Air is being pumped into a spherical balloon so that its volume increases at a rate of 50cm3/s. How fast is the surface area of the balloon increasing when its radius is 11cm? Recall that a ball of radius r has volume V=43πr3 and surface area S=4πr2.
dS/dt = 8πr dr/dt
dV/dt = 4πr^2 dr/dt
so, dV/dt = r/2 dS/dt
dS/dt = dV/dt * 2/r
The given data thus mean that
dS/dt = 500*2/11 cm^2/min
To find the rate at which the surface area of the balloon is increasing, we can use the time derivative of the surface area equation.
Given:
dV/dt = 50 cm^3/s (rate of change of volume)
r = 11 cm (radius)
First, let's find the rate of change of volume with respect to time, dV/dt, using the equation for volume of a sphere:
V = (4/3)πr^3
Differentiating both sides with respect to time (t), we get:
dV/dt = d/dt[(4/3)πr^3]
= (4/3)π * d/dt(r^3)
Since we only have the rate of change of volume, we need to find the rate of change of radius with respect to time, dr/dt, to solve the problem.
Let's differentiate the volume equation with respect to r:
V = (4/3)πr^3
Differentiating both sides with respect to r, we get:
dV/dr = d/dr[(4/3)πr^3]
= 4π * d/dr(r^3)
= 12πr^2
Now, we can find dr/dt:
dV/dt = dV/dr * dr/dt
Substituting the given values for dV/dt and r:
50 cm^3/s = 12π(11 cm)^2 * dr/dt
To find dr/dt, rearrange the equation:
dr/dt = (50 cm^3/s) / [12π(11 cm)^2]
Now, we can calculate dr/dt.
To find how fast the surface area of the balloon is increasing, we can use the chain rule of differentiation.

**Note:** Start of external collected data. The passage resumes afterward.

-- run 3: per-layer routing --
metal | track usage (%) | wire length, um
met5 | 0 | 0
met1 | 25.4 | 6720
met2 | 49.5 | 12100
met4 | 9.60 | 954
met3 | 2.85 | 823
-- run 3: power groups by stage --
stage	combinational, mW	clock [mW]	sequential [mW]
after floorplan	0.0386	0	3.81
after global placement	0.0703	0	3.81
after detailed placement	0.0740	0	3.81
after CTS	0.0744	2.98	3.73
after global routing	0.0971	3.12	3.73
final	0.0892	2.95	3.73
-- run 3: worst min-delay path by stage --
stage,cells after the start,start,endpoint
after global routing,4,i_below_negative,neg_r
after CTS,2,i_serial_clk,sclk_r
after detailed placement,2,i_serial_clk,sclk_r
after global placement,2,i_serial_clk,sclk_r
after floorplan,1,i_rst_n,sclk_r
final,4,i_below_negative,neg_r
<file path="config.mk">
export PLATFORM = sky130hd
export DESIGN_NAME = etsr_top
export DESIGN_NICKNAME = d
export VERILOG_FILES = /design/src/inc/etsr_pkg.sv /design/src/design/etsr_top.sv /design/src/design/etsr_unit.sv
export VERILOG_INCLUDE_DIRS = /design/src /design/src/inc
export SDC_FILE = /design/constraint.sdc
export NUM_CORES = 1
export LEC_CHECK = 0
export BUFFER_PORTS_ARGS = -buffer_cell sky130_fd_sc_hd__buf_2
export CAP_MARGIN = 0
export CORE_MARGIN = 2
export CORE_UTILIZATION = 40
export DETAILED_ROUTE_END_ITERATION = 6
export REMOVE_ABC_BUFFERS = 1
export SLEW_MARGIN = 20
export SYNTH_ARGS = -nofsm -noshare
export SYNTH_HDL_FRONTEND = slang
export SYNTH_SLANG_ARGS = --single-unit
</file>
<file path="constraint.sdc">
create_clock -name clock -period 2.4 [get_ports clock]
set_input_delay 0.48 -clock clock [delete_from_list [all_inputs] [get_ports clock]]
set_output_delay 0.48 -clock clock [all_outputs]
set_load 0.05 [all_outputs]
</file>
File: src/core/isa_io_recovery_decode_cfg_consts.vh
// Register offsets, field positions, reset values and timing counts.
`ifndef ISA_IO_RECOVERY_DECODE_CFG_CONSTS_VH
`define ISA_IO_RECOVERY_DECODE_CFG_CONSTS_VH

// ----------------------------------------------------------------------
// Register indices (byte address is four times the index)
// ----------------------------------------------------------------------
`define IDX_IO_RECOVERY   8'h51
`define IDX_ROM_CONTROL   8'h52
`define IDX_INTERNAL_LO   8'h53
`define IDX_INTERNAL_HI   8'h5a
`define IDX_DECODE_TWO    8'h5b

// ----------------------------------------------------------------------
// Reset values
// ----------------------------------------------------------------------
`define RST_IO_RECOVERY   8'h00
`define RST_ROM_CONTROL   8'h04
`define RST_DECODE_TWO    8'h00
`define RST_INTERNAL      8'h00

// ----------------------------------------------------------------------
// Field positions
// ----------------------------------------------------------------------
`define REC8_MSB          7
`define REC8_LSB          4
`define REC16_MSB         3
`define REC16_LSB         0
`define DEC2_RSVD_BIT     6
`define DEC2_POS_BIT      5

// ----------------------------------------------------------------------
// Timing counts in clocks
// ----------------------------------------------------------------------
`define FIXED_IO_DELAY    5'h01
`define FIELD_BASE_DELAY  5'h01

`endif

File: src/core/isa_io_recovery_decode_cfg.v
// ISA I/O recovery timing and BIOS ROM decode configuration registers.
//
// Operation
// - Bits 7:4 of the recovery register set the gap after 8-bit I/O cycles.
// - Bits 3:0 of the recovery register set the gap after 16-bit I/O cycles.
// - Each programmed gap comes on top of a fixed one-clock delay.
// - A field of zero gives one clock and all ones give sixteen clocks.
// - Decode control two sits at index 5Bh and resets to 00h.
// - Bit 5 of decode control two picks positive (1) or subtractive (0).
// - ROM control sits at index 52h and resets to 04h.
`timescale 1ns/1ns
`include "isa_io_recovery_decode_cfg_consts.vh"

module isa_io_recovery_decode_cfg (
  input  wire        I_SYS_CLK,
  input  wire        I_SRST,
  input  wire        i_psel,
  input  wire        i_penable,
  input  wire        i_pwrite,
  input  wire [11:0] i_paddr,
  input  wire [31:0] i_pwdata,
  output reg         o_pready,
  output reg  [31:0] o_prdata,
  output reg         o_pslverr,
  input  wire        i_io_cmd_active,
  input  wire        i_io_cycle_16bit,
  output reg         o_io8_ready,
  output reg         o_io16_ready,
  input  wire        i_rom_hit,
  output reg         o_rom_claim_fast,
  output reg         o_rom_claim_subtractive,
  output reg  [7:0]  o_rom_control
);

  // ----------------------------------------------------------------------
  // Register file
  // ----------------------------------------------------------------------
  reg  [7:0]  io_recovery_q;
  reg  [7:0]  decode_two_q;
  reg  [7:0]  internal_q [0:7];
  reg  [31:0] rdata_d;
  reg         err_d;
  wire [7:0]  idx;
  wire        addr_ok;
  wire        setup;
  wire        wr_en;
  wire [2:0]  int_sel;
  integer     k;

  assign idx     = i_paddr[9:2];
  assign addr_ok = (i_paddr[1:0] == 2'h0) && (i_paddr[11:10] == 2'h0);
  assign setup   = i_psel & ~i_penable & ~o_pready;
  assign wr_en   = i_psel & i_penable & o_pready & i_pwrite & ~o_pslverr;
  assign int_sel = idx[2:0] - 3'h3;

  // Read data and error are formed in the setup cycle so the answer
  // can come straight from flip-flops with no wait state.
  always @* begin
    rdata_d = 32'h0;
    err_d   = 1'b0;
    if (!addr_ok) begin
      err_d = 1'b1;
    end else if (idx == `IDX_IO_RECOVERY) begin
      rdata_d = {24'h0, io_recovery_q};
    end else if (idx == `IDX_ROM_CONTROL) begin
      rdata_d = {24'h0, o_rom_control};
    end else if (idx == `IDX_DECODE_TWO) begin
      rdata_d = {24'h0, decode_two_q};
    end else if (idx >= `IDX_INTERNAL_LO && idx <= `IDX_INTERNAL_HI) begin
      rdata_d = {24'h0, internal_q[int_sel]};
    end else begin
      err_d = 1'b1;
    end
  end

  // ----------------------------------------------------------------------
  // APB answer
  // ----------------------------------------------------------------------

  // Ready is never raised two cycles running, so a master that keeps
  // penable high one cycle too long cannot trigger a second write.
  always @(posedge I_SYS_CLK) begin
    if (I_SRST) begin
      o_pready  <= 1'b0;
      o_prdata  <= 32'h0;
      o_pslverr <= 1'b0;
    end else begin
      o_pready  <= setup;
      o_prdata  <= setup ? rdata_d : 32'h0;
      o_pslverr <= setup & err_d;
    end
  end

  // ----------------------------------------------------------------------
  // Register writes
  // ----------------------------------------------------------------------

  // A refused access raises the error flag, which also blocks its write.
  always @(posedge I_SYS_CLK) begin
    if (I_SRST) begin
      io_recovery_q <= `RST_IO_RECOVERY;
      o_rom_control <= `RST_ROM_CONTROL;
      decode_two_q  <= `RST_DECODE_TWO;
      for (k = 0; k < 8; k = k + 1) begin
        internal_q[k] <= `RST_INTERNAL;
      end
    end else if (wr_en) begin
      if (idx == `IDX_IO_RECOVERY) begin
        io_recovery_q <= i_pwdata[7:0];
      end
      if (idx == `IDX_ROM_CONTROL) begin
        o_rom_control <= i_pwdata[7:0];
      end
      if (idx == `IDX_DECODE_TWO) begin
        // The reserved bit is held at zero whatever software writes.
        decode_two_q <= i_pwdata[7:0] & ~(8'h01 << `DEC2_RSVD_BIT);
      end
      // Internal words are plain storage; software should leave them.
      if (idx >= `IDX_INTERNAL_LO && idx <= `IDX_INTERNAL_HI) begin
        internal_q[int_sel] <= i_pwdata[7:0];
      end
    end
  end

  // ----------------------------------------------------------------------
  // I/O recovery timers, one per cycle width
  // ----------------------------------------------------------------------
  reg        cmd_q;
  wire       cmd_end;
  wire [1:0] done;

  // The engine is trusted to wait for ready; a strobe that starts early
  // restarts nothing here and is only timed again when it ends.

  assign cmd_end = cmd_q & ~i_io_cmd_active;

  always @(posedge I_SYS_CLK) begin
    if (I_SRST) begin
      cmd_q <= 1'b0;
    end else begin
      cmd_q <= i_io_cmd_active;
    end
  end

  // ----------------------------------------------------------------------
  // Per-width counters
  // ----------------------------------------------------------------------

  genvar w;
  generate
    for (w = 0; w < 2; w = w + 1) begin : g_rec
      reg  [4:0] cnt_q;
      reg  [4:0] cnt_d;
      reg        width_q;
      wire [3:0] field;
      wire       mine;

      // Lane 0 times 8-bit cycles, lane 1 times 16-bit cycles.
      assign field = (w == 0) ?
        io_recovery_q[`REC8_MSB:`REC8_LSB] :
        io_recovery_q[`REC16_MSB:`REC16_LSB];
      assign mine  = (width_q == (w == 1));

      always @* begin
        cnt_d = cnt_q;
        if (cmd_end && mine) begin
          // Fixed controller delay plus field+1 programmed clocks.
          cnt_d = `FIXED_IO_DELAY + `FIELD_BASE_DELAY + {1'b0, field};
        end else if (cnt_q != 5'h00) begin
          cnt_d = cnt_q - 5'h01;
        end
      end

      always @(posedge I_SYS_CLK) begin
        if (I_SRST) begin
          cnt_q   <= 5'h00;
          width_q <= 1'b0;
        end else begin
          cnt_q <= cnt_d;
          if (i_io_cmd_active) begin
            width_q <= i_io_cycle_16bit;
          end
        end
      end

      assign done[w] = (cnt_d == 5'h00) && !(cmd_end && mine);
    end
  endgenerate

  // ----------------------------------------------------------------------
  // Ready outputs
  // ----------------------------------------------------------------------

  always @(posedge I_SYS_CLK) begin
    if (I_SRST) begin
      o_io8_ready  <= 1'b1;
      o_io16_ready <= 1'b1;
    end else begin
      o_io8_ready  <= done[0];
      o_io16_ready <= done[1];
    end
  end

  // ----------------------------------------------------------------------
  // ROM decode claim
  // ----------------------------------------------------------------------
  wire pos_decode;

  assign pos_decode = decode_two_q[`DEC2_POS_BIT];

  // Both claims register one clock after the hit; bit 5 picks positive or subtractive.
  always @(posedge I_SYS_CLK) begin
    if (I_SRST) begin
      o_rom_claim_fast        <= 1'b0;
      o_rom_claim_subtractive <= 1'b0;
    end else begin
      o_rom_claim_fast        <= i_rom_hit & pos_decode;
      o_rom_claim_subtractive <= i_rom_hit & ~pos_decode;
    end
  end

endmodule

File: config.mk
export PLATFORM = sky130hd
export DESIGN_NAME = isa_io_recovery_decode_cfg
export DESIGN_NICKNAME = d
export VERILOG_FILES = /design/src/core/isa_io_recovery_decode_cfg.v
export VERILOG_INCLUDE_DIRS = /design/src /design/src/core
export SDC_FILE = /design/constraint.sdc
export NUM_CORES = 1
export LEC_CHECK = 0
export ABC_AREA = 1
export BUFFER_PORTS_ARGS = -buffer_cell sky130_fd_sc_hd__buf_2
export CAP_MARGIN = 20
export CORE_MARGIN = 2
export CORE_UTILIZATION = 56
export DETAILED_ROUTE_END_ITERATION = 8
export PLACE_DENSITY_LB_ADDON = 0.2
export SLEW_MARGIN = 5
export SYNTH_ARGS = -nofsm -noshare
export SYNTH_HDL_FRONTEND = slang
export SYNTH_SLANG_ARGS = --single-unit
File: constraint.sdc
create_clock -name I_SYS_CLK -period 3.12 [get_ports I_SYS_CLK]
set_input_delay 0.624 -clock I_SYS_CLK [delete_from_list [all_inputs] [get_ports I_SYS_CLK]]
set_output_delay 0.624 -clock I_SYS_CLK [all_outputs]
set_load 0.01 [all_outputs]
; ---- Word level (Yosys, flattened, before mapping)
; Memory sizes are Yosys's and may differ from the RTL's.
; Index checks and enable logic that the tools add are counted.
[classes]
n_reduce_logical = 20
bitwise = 18
n_lt_le_gt_ge = 2
addsub = 5
n_mux = 22
n_eq_ne = 3
[ops]
columns = cell, count
row1 = $mux W8, 5
row2 = $eq A8 B7 Y1 const B, 3
row3 = $mux W5, 4
row4 = $mux W1, 12
row5 = $add A2 B4 Y5 const A, 2
row6 = $and A1 B1 Y1, 10
row7 = $logic_not A5 Y1, 2
row8 = $reduce_bool A5 Y1, 2
row9 = $sub A5 B1 Y5 const B, 2
row10 = $ge A8 B7 Y1 const B, 1
row11 = $le A8 B7 Y1 const B, 1
row12 = $not A1 Y1, 8
row13 = $reduce_or A8 Y1, 1
row14 = $logic_and A1 B1 Y1, 6
row15 = $reduce_and A2 Y1, 3
row16 = $reduce_or A6 Y1, 1
row17 = $logic_not A2 Y1, 2
row18 = $mux W3, 1
row19 = $reduce_or A3 Y1, 1
row20 = $sub A3 B2 Y3 const B, 1
row21 = $logic_not A1 Y1, 2
[totals]
mem_count = 1
ramBits = 64
ff_bits = 73
[memory_table]
columns = memory, words, width, read_ports, rd_clocked_by_memory_dff, write_ports, line
row1 = internal_q, 8, 8, 1, 0, 8, isa_io_recovery_decode_cfg.v:40  ; reg [7:0] internal_q [0:7];

; ---- Logic depth before layout (Yosys ltp)
; Gate-level depths: netlist of the first run.
[logic_depth]
depth_word = 9
mapped_depth = 13
ltp_nobuf = 12

; ---- Worst setup path before layout of the first run
; No wires, ideal clock.
[synth_path]
path_type = input-to-reg
start = in i_paddr[2]
end = mem internal_q[2][0] (enable)
arrival_time_ns = 2.051
required_time_ns = 2.791
path_slack_ns = 0.740
n_path_buf = 1
cell_stages = 13
cell_sequence = inv_2 > buf_2 > ha_1 > inv_1 > nor2_1 > nand2_1 > nand2_1 > nand2_1 > inv_2 > nand2_2 > nor2_4 > nand2_2 > nand2_1
[synth_lines]
columns = element, line
row1 = start: declaration, isa_io_recovery_decode_cfg.v:20  ; input wire [11:0] i_paddr,
row2 = end: declaration, isa_io_recovery_decode_cfg.v:40

==> results of run 1 <==
==> sequential cells by signal, indices dropped and copies added (netlist names) <==
| name | count |
|---|---|
| g_rec.mine | 1 |
| io_recovery_q | 8 |
| decode_two_q | 7 |
| o_prdata | 8 |
| o_pready | 1 |
| o_rom_control | 8 |
| o_io8_ready | 1 |
| o_io16_ready | 1 |
| o_rom_claim_subtractive | 1 |
| o_pslverr | 1 |
| o_rom_claim_fast | 1 |
| g_rec.cnt_q | 10 |
| cmd_q | 1 |
| internal_q | 64 |
==> through the flow <==
step / cells / setup slack (ns) / instance area [sq um] / hold WS, ns / power (mW)
after floorplan: 701 / 0.7403 / 5623 / 0.4149 / 2.215
after global placement: 842 / 0.5297 / 5801 / 0.4574 / 2.329
after detailed placement: 842 / 0.5051 / 5801 / 0.4770 / 2.364
after CTS: 874 / 1.004 / 6414 / 0.3275 / 4.267
after global routing: 874 / 0.7377 / 6414 / 0.3435 / 4.437
final: 874 / 1.015 / 6414 / 0.3353 / 4.268
==> layer usage <==
metal	GRT usage, %	part of all wire (%)	vias up
li1	-	-	2228
met1	34.16	43	2078
met2	38.81	47	188
met3	6.048	7.6	35
met4	12.25	2.6	0
met5	0	0	-
==> where the power goes <==
group          internal, mW  total (mW)  switching [mW]
Sequential             1.66        1.69          0.0322
Clock                  1.23        1.92           0.688
Combinational         0.224       0.659           0.435
Total                  3.11        4.27            1.16
==> cell type report <==
class	count	area [sq um]	area share (%)
tap	133	166.4	2.595
clock buffer	24	555.5	8.662
inverter	66	247.7	3.863
multi-input combinational	474	2186	34.08
clock inverter	8	57.56	0.8974
timing repair buffer	56	297.8	4.643
sequential	113	2903	45.26
==> critical path: stages <==
cell     delay, ns
buf_2         0.15
inv_2         0.07
ha_1          0.17
inv_1         0.05
nor2_1        0.10
nand2_1       0.06
nand2_1       0.08
nand2_1       0.11
inv_2         0.11
nand2_2       0.10
nor2_4        0.18
nand2_2       0.17
nand2_1       0.34
==> synth_stat cells (all sizes together) <==
master	instances	share of area, %
o211ai	1	0.14
clkinv	2	0.14
nand4	4	0.56
nor3b	2	0.27
clkbuf	15	1.0
conb	1	0.068
xor2	2	0.32
edfxtp	64	35
o22a	1	0.16
or2	20	2.3
a21oi	38	3.4
a31oi	2	0.23
o21ai	54	4.9
nor4	1	0.11
buf	33	4.2
dfxtp	49	18
nand2	168	12
nand3	22	2.0
o21bai	3	0.41
inv	64	4.3
o21a	1	0.14
ha	7	1.6
nor2	118	8.9
nor3	4	0.36
xnor2	2	0.32
==> worst min path at each step <==
stage | endpoint | cells after the start | start
after floorplan | o_rom_claim_subtractive | 1 | decode_two_q[5]
after global placement | o_rom_claim_subtractive | 1 | decode_two_q[5]
after detailed placement | o_rom_claim_subtractive | 1 | decode_two_q[5]
after CTS | o_rom_claim_fast | 3 | i_rom_hit
after global routing | o_rom_claim_fast | 3 | i_rom_hit
final | o_rom_claim_fast | 3 | i_rom_hit
==> cell families after synthesis <==
group           Yosys count  share of synthesized area [%]
simple gates            339                          26.26
buf+inv                 114                          9.650
flops                   113                          52.43
compound gates          100                          9.378
fa+ha+maj                 7                          1.582
xor+xnor                  4                         0.6329
other cells               1                        0.06773
==> impl_summary.log, run 1 <==
[metrics] achievable clock frequency: 475.0 MHz
[metrics] total vias in the final route: about 4,500
[metrics] DRC violation total after the first TritonRoute iteration: roughly 320
[metrics] Global Route Usage Sum: about a quarter
[metrics] total negative slack for setup checks: 0 ns
[metrics] Layout Utilization: roughly 66%
[metrics] final weighted congestion in routability-driven placement: ~0.91
[metrics] total I/O pin count: roughly 100
[metrics] final routed DRC violation total: 0
[metrics] pins over their slew limit: 0
[metrics] root buffer selected by CTS: clkbuf_8
[metrics] setup repair after global routing missed its margin: false
[metrics] clock-pin slew of the registers on the worst-case setup and hold paths: ~0.060 ns
[metrics] hold bufs inserted after CTS: 0
[metrics] number of storage elements in the synthesis netlist: between 100 and 150
[metrics] effective utilization at floorplan: 57.17%
[metrics] Synth cell types: 32
[metrics] run status: finished, final reports clean
[metrics] first drt pass iteration count: 6
[metrics] CTS tree: built
[metrics] maximum vdd ir drop: ~0.5 mV
[metrics] CTS buffer count: 17
[metrics] n_diodes: 0
[metrics] number of clock sinks seen by CTS: 113
[metrics] Worst Tran Pin Value: between 0.6 and 0.7 ns
[metrics] Syn Area/Cell: between 8 and 9 sq um
[metrics] Clock Latency Late Sink: 0.53 ns
[metrics] normalized max-slew margin: between 50% and 60%
[metrics] die span in y: about 100 um
[metrics] Critical Path Fanout Max: 9
[metrics] fin nets: 787
[metrics] Filler Cell Count: approximately 800
[metrics] Routed wire per std cell: 14.84 um
[metrics] worst hold path class: primary input to flop
[metrics] synth-to-layout area growth: 15.84%
[metrics] sequential fraction of the synthesis area: between 50% and 60%
[metrics] commonest non-fill, non-tap cells in the layout: nand2_1 (158), nor2_1 (109), edfxtp_1 (64)
[metrics] number of buffers between clock root and the deepest sink: 2
[metrics] crit path capture: internal_q[2][2]
[metrics] share of the clock period used by the worst path: about two thirds
[metrics] CTS H-tree depth: 4
[metrics] average via count per standard cell: 5.182
[metrics] Lkg Pwr: just under 3 nW
[metrics] Crit Reg-Reg Endpoint: internal_q[2][2]
[metrics] remaining number of nets flagged by the antenna check after routing: 0
[metrics] Setup crit end kind: flop
[metrics] kind of critical path: primary input to flop
[metrics] number of buffers added on ports: 49
[metrics] fraction of layout instances using a drive strength above 1: between 15 and 20%
[metrics] # rows: 36
[metrics] wire length of the first global-routing pass: between 15 and 20 mm
[metrics] count of final setup violators: 0
[metrics] startpoint of the worst register-to-register path: o_pready
[metrics] Worst R2R Path Depth: 8
[metrics] vias in the first global route: roughly 4,000
[metrics] Worst Path Required: 3.31 ns
[metrics] Die Area: around 11,000 sq um
[metrics] ratio of total power to cell area: around 670 nW/um^2
[metrics] final clock skew: ~0.0063 ns
[metrics] number of antenna violations at the first check in global routing: 0
[metrics] die width: ~100 um
[metrics] core footprint: ~9700 sq um
[metrics] beginning of the critical path: i_paddr[2]
[metrics] final critical-path required period: ~2.1 ns
[metrics] minimum setup slack among reg-to-reg paths: around 1.2 ns
[metrics] half-perimeter wire length after placement: around 8.6 mm
[metrics] largest net degree at the start of global routing: 34
[metrics] aggregate routed wire length: 12.97 mm
[metrics] arrival time at the worst endpoint: between 2 and 2.5 ns
[metrics] final hold vios: 0
[metrics] Max Cap Viol: 0
[metrics] type of element launching the critical path: primary input
[metrics] most frequent standard cell in the layout excluding fill and tap cells: nand2_1
[metrics] Yosys warning count: 0
[metrics] synthesized cell area: roughly 5500 sq um
[metrics] post-CTS resize count: 0
[metrics] final global-route overflow total: 0
[metrics] Post-CTS Setup Inserts: 0
[metrics] Syn Inst Count: 678
(Power assumes the default switching activity.)
==> run 2, diff against run 1 <==
--- a/config.mk
+++ b/config.mk
@@ -10,7 +10,7 @@
 export BUFFER_PORTS_ARGS = -buffer_cell sky130_fd_sc_hd__buf_2
 export CAP_MARGIN = 20
 export CORE_MARGIN = 2
-export CORE_UTILIZATION = 56
+export CORE_UTILIZATION = 51
 export DETAILED_ROUTE_END_ITERATION = 8
 export PLACE_DENSITY_LB_ADDON = 0.2
 export SLEW_MARGIN = 5
==> constraint.sdc (replaced) <==
create_clock -name I_SYS_CLK -period 1.8 [get_ports I_SYS_CLK]
set_input_delay 0.36 -clock I_SYS_CLK [delete_from_list [all_inputs] [get_ports I_SYS_CLK]]
set_output_delay 0.36 -clock I_SYS_CLK [all_outputs]
set_load 0.01 [all_outputs]
==> run 2 against run 1 <==
  * Clock skew decreased by 0.0011 ns
  * Register-to-register slack got worse by 1.0 ns
  * Combinational power increased by 85%
  * Critical path type is now flop to flop
  * Wire length increased by 4.0%
  * Worst hold slack got worse by 0.28 ns
  * Cell count increased by 5.3%
  * Critical endpoint is now internal_q[5][5]
File: config.mk
export PLATFORM = sky130hd
export DESIGN_NAME = iop_port_pull_wake_mux
export DESIGN_NICKNAME = d
export VERILOG_FILES = /design/src/iop_pkg.sv /design/src/iop_port_pull_wake_mux.sv
export VERILOG_INCLUDE_DIRS = /design/src
export SDC_FILE = /design/constraint.sdc
export NUM_CORES = 1
export LEC_CHECK = 0
export ABC_CLOCK_PERIOD_IN_PS = 5850
export BUFFER_PORTS_ARGS = -buffer_cell sky130_fd_sc_hd__buf_2
export CORE_UTILIZATION = 58
export DETAILED_ROUTE_END_ITERATION = 6
export GPL_ROUTABILITY_DRIVEN = 1
export GPL_TIMING_DRIVEN = 0
export HOLD_SLACK_MARGIN = 0.03
export PLACE_DENSITY = 0.88
export SLEW_MARGIN = 20
export SYNTH_ARGS = -nofsm -noshare
export SYNTH_HDL_FRONTEND = slang
export SYNTH_SLANG_ARGS = --single-unit
File: constraint.sdc
create_clock -name clk -period 5.85 [get_ports clk]
set_clock_uncertainty 0.15 [all_clocks]
set_input_delay 1.17 -clock clk [delete_from_list [all_inputs] [get_ports clk]]
set_output_delay 1.17 -clock clk [all_outputs]
set_load 0.005 [all_outputs]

Let's start by differentiating the given formulas for volume and surface area with respect to time.
The volume of the balloon, V, is given by the formula V = (4/3)πr^3.
The surface area of the balloon, S, is given by the formula S = 4πr^2.
Differentiating both sides of the equations with respect to time (t), we get:
dV/dt = (d/dt)(4/3)πr^3
dS/dt = (d/dt)(4πr^2)
Since we are given that the volume of the balloon is increasing at a rate of 50 cm^3/s, we can substitute dV/dt = 50 cm^3/s.
Now, let's find dS/dt when the radius of the balloon is 11 cm. We can substitute r = 11 cm into our equation for dS/dt.
dS/dt = (d/dt)(4π(11)^2)
To simplify this, we can calculate (d/dt)(121) first. Since the derivative of a constant with respect to time is always zero, we get:
(d/dt)(121) = 0
Therefore, dS/dt = (d/dt)(4π(11)^2) = 4π(2)(11)(0) = 0
So, when the radius of the balloon is 11 cm, the surface area of the balloon is not changing (dS/dt = 0).